Governments need to realise that sometimes throwing more bodies at a policing problem isn't as effective as spending money on technology, according to Western Australia Police executive director Greg Italiano.
Written by Josh Taylor, Contributor

Governments need to realise that sometimes throwing more bodies at a policing problem isn't as effective as spending money on technology, according to Western Australia Police executive director Greg Italiano.

Police

The WA Police concept car
(Credit: Josh Taylor/ZDNet Australia)

Speaking at the Association of Public-Safety Communications Officials Australasia conference on the Gold Coast today, Italiano said that 75 per cent of government spending for police agencies is spent on salaries. He said that this is a valuable investment, but that there also needs to be a complementary investment in technology, which isn't as easy for governments to see the value in.

"That, I think, is a considerable challenge, because politically, numbers of police officers are seen as the thing that measures the strength and capability of the police organisation, and I would never stand in front of anybody and say that is not incredibly important," he said.

Italiano said that the best way to show value of technology investments is to show how much time those officers can save by not having to do non-policing tasks, like manual paperwork.

"We're so used to loading them up with more and more and more, instead of making their life easier, making their life better," he said.

"I still struggle to explain to police officers why they can't issue an infringement electronically at the roadside. That doesn't seem like a difficult thing.

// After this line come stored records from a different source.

--- src/hw/rtl/bpa_pkg.sv ---
// Shared types and constants for the buffer pool allocator.
`default_nettype none

package bpa_pkg;

	localparam int BPA_BUFFER_COUNT = 4;
	localparam int BPA_BUFFER_MAX   = 64;
	localparam int BPA_INDEX_W      = 6;
	localparam int BPA_COUNT_W      = 7;

	typedef enum logic [2:0] {
		ST_OK        = 3'd0,
		ST_EXHAUSTED = 3'd1,
		ST_DISABLED  = 3'd2,
		ST_WAS_FREE  = 3'd3,
		ST_UNKNOWN   = 3'd4
	} bpa_status_t;

	typedef enum logic {
		REQ_ALLOC = 1'b0,
		REQ_FREE  = 1'b1
	} bpa_req_t;

	// Outcome of the lowest-free-buffer search.
	typedef struct packed {
		logic                   found;
		logic [BPA_INDEX_W-1:0] index;
	} bpa_pick_t;

endpackage

`default_nettype wire

--- src/hw/rtl/bpa_pick.sv ---
// Priority encoder that finds the lowest-numbered free buffer.
`default_nettype none

module bpa_pick
	import bpa_pkg::*;
#(
	parameter int BUFFER_COUNT = BPA_BUFFER_COUNT
) (
	input  wire logic [BUFFER_COUNT-1:0] flags,
	output bpa_pick_t                    pick
);

	// Scan from the top down so the lowest free index wins.
	always_comb begin
		pick.found = 1'b0;
		pick.index = '0;
		for (int i = BUFFER_COUNT - 1; i >= 0; i--) begin
			if (!flags[i]) begin
				pick.found = 1'b1;
				pick.index = BPA_INDEX_W'(i);
			end
		end
	end

endmodule

`default_nettype wire

--- src/hw/rtl/buffer_pool_allocator_top.sv ---
// Top level of the bitmap buffer pool allocator.
//
// Each request (start high while busy is low) is captured in an input register
// and resolved in the next cycle against the in-use flags; its result is
// captured in the result register and appears on the result ports with
// done high for exactly one cycle. The receiver cannot stall, so busy stays
// low and a new request may be issued every cycle: throughput is one request
// per cycle, set by the single stage between the input register and the
// result register. Allocate grants the lowest free buffer; free clears the
// given flag. Writing pool_enable from 0 to 1 clears every flag, the in-use
// count and the peak; write the register only while no request is in flight.
`default_nettype none

module buffer_pool_allocator_top
	import bpa_pkg::*;
#(
	parameter int BUFFER_COUNT = BPA_BUFFER_COUNT
) (
	input  wire logic                   clk,
	input  wire logic                   arst_n,
	// request channel
	input  wire logic                   start,
	output logic                        busy,
	input  wire logic                   req_type,
	input  wire logic [BPA_INDEX_W-1:0] buffer_index,
	// configuration write channel (pool_enable)
	input  wire logic                   cfg_valid,
	output logic                        cfg_ready,
	input  wire logic                   cfg_data,
	// result channel
	output logic                        done,
	output logic [2:0]                  status,
	output logic [BPA_INDEX_W-1:0]      granted_index,
	output logic [BPA_COUNT_W-1:0]      total_count,
	output logic [BPA_COUNT_W-1:0]      in_use_count,
	output logic [BPA_COUNT_W-1:0]      peak_count
);

	localparam logic [BPA_COUNT_W-1:0] PoolSize = BPA_COUNT_W'(BUFFER_COUNT);

	// Input register stage.
	logic                   start_s1;
	logic                   req_type_s1;
	logic [BPA_INDEX_W-1:0] buffer_index_s1;

	// Pool state.
	logic                    enable_q;
	logic [BUFFER_COUNT-1:0] flags_q;
	logic [BPA_COUNT_W-1:0]  used_q;
	logic [BPA_COUNT_W-1:0]  peak_q;

	// Result register.
	logic                   done_q;
	logic [2:0]             status_q;
	logic [BPA_INDEX_W-1:0] granted_q;
	logic [BPA_COUNT_W-1:0] total_q;
	logic [BPA_COUNT_W-1:0] used_out_q;
	logic [BPA_COUNT_W-1:0] peak_out_q;

	// Resolve logic.
	bpa_pick_t               pick;
	logic [BUFFER_COUNT-1:0] hit;
	logic                    idx_known;
	logic                    idx_busy;
	logic                    do_grant;
	logic                    do_release;
	logic [BUFFER_COUNT-1:0] flags_d;
	logic [BPA_COUNT_W-1:0]  used_d;
	logic [BPA_COUNT_W-1:0]  peak_d;
	bpa_status_t             status_d;
	logic                    cfg_write;

	assign busy      = 1'b0;
	assign cfg_ready = 1'b1;
	assign cfg_write = cfg_valid & cfg_ready;

	bpa_pick #(
		.BUFFER_COUNT(BUFFER_COUNT)
	) u_pick (
		.flags(flags_q),
		.pick (pick)
	);

	// Decode the free index to a one-hot select over the pool.
	always_comb begin
		for (int i = 0; i < BUFFER_COUNT; i++) begin
			hit[i] = (buffer_index_s1 == BPA_INDEX_W'(i));
		end
	end

	assign idx_known = ({1'b0, buffer_index_s1} < PoolSize);
	assign idx_busy  = |(flags_q & hit);

	always_comb begin
		do_grant   = 1'b0;
		do_release = 1'b0;
		status_d   = ST_OK;
		if (!enable_q) begin
			status_d = ST_DISABLED;
		end else if (req_type_s1 == REQ_ALLOC) begin
			do_grant = pick.found;
			status_d = pick.found ? ST_OK : ST_EXHAUSTED;
		end else if (!idx_known) begin
			status_d = ST_UNKNOWN;
		end else begin
			do_release = idx_busy;
			status_d   = idx_busy ? ST_OK : ST_WAS_FREE;
		end
	end

	// Next flags and counters; the count tracks the flags incrementally.
	always_comb begin
		flags_d = flags_q;
		used_d  = used_q;
		peak_d  = peak_q;
		if (do_grant) begin
			for (int i = 0; i < BUFFER_COUNT; i++) begin
				if (pick.index == BPA_INDEX_W'(i)) begin
					flags_d[i] = 1'b1;
				end
			end
			used_d = used_q + BPA_COUNT_W'(1);
			if (used_d > peak_q) begin
				peak_d = used_d;
			end
		end else if (do_release) begin
			flags_d = flags_q & ~hit;
			used_d  = used_q - BPA_COUNT_W'(1);
		end
	end

	// Capture the request.
	always_ff @(posedge clk or negedge arst_n) begin
		if (!arst_n) begin
			start_s1 <= 1'b0;
		end else begin
			start_s1 <= start & ~busy;
		end
	end

	always_ff @(posedge clk) begin
		if (start && !busy) begin
			req_type_s1     <= req_type;
			buffer_index_s1 <= buffer_index;
		end
	end

	// Pool state: enable on a rising write clears the pool, requests update it.
	always_ff @(posedge clk or negedge arst_n) begin
		if (!arst_n) begin
			enable_q <= 1'b0;
			flags_q  <= '0;
			used_q   <= '0;
			peak_q   <= '0;
		end else if (cfg_write) begin
			enable_q <= cfg_data;
			if (cfg_data && !enable_q) begin
				flags_q <= '0;
				used_q  <= '0;
				peak_q  <= '0;
			end
		end else if (start_s1) begin
			flags_q <= flags_d;
			used_q  <= used_d;
			peak_q  <= peak_d;
		end
	end

	// Result strobe.
	always_ff @(posedge clk or negedge arst_n) begin
		if (!arst_n) begin
			done_q <= 1'b0;
		end else begin
			done_q <= start_s1;
		end
	end

	// Result payload; while disabled every count reads as zero.
	always_ff @(posedge clk) begin
		if (start_s1) begin
			status_q   <= status_d;
			granted_q  <= do_grant ? pick.index : '0;
			total_q    <= enable_q ? PoolSize : '0;
			used_out_q <= enable_q ? used_d : '0;
			peak_out_q <= enable_q ? peak_d : '0;
		end
	end

	assign done          = done_q;
	assign status        = status_q;
	assign granted_index = granted_q;
	assign total_count   = total_q;
	assign in_use_count  = used_out_q;
	assign peak_count    = peak_out_q;

endmodule

`default_nettype wire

The amount of hand-written work we still do is enormous."

Achieving effective use of resources across Australia is also important, Italiano said, moving away from traditional single-agency, single-jurisdiction deployments of new technology.

"I think we have to seriously consider the leverage and buying power of existing public safety in Australia, and where we're actually making best use of that," he said.

"We do need to start a discourse about the investment environment that talks to a balanced investment in policing, but also hopefully we need a better discourse on how we can get away from this single-agency, single-jurisdiction investment in many cases.

"We're just missing a heap of opportunities, because we're struggling to do that."

He said that one of the major issues that police organisations will now face is the storage of data, both received from the public and from police officers at crime scenes.

"I'm concerned about the ill-preparedness of policing to deal with what I think is both the volume and complexity of digital information that's going to come into our organisations," he said. "Not just getting the data out, but storing, retrieving and searching it."

Josh Taylor travelled to the Association of Public-Safety Communications Officials Australasia conference as a guest of Motorola.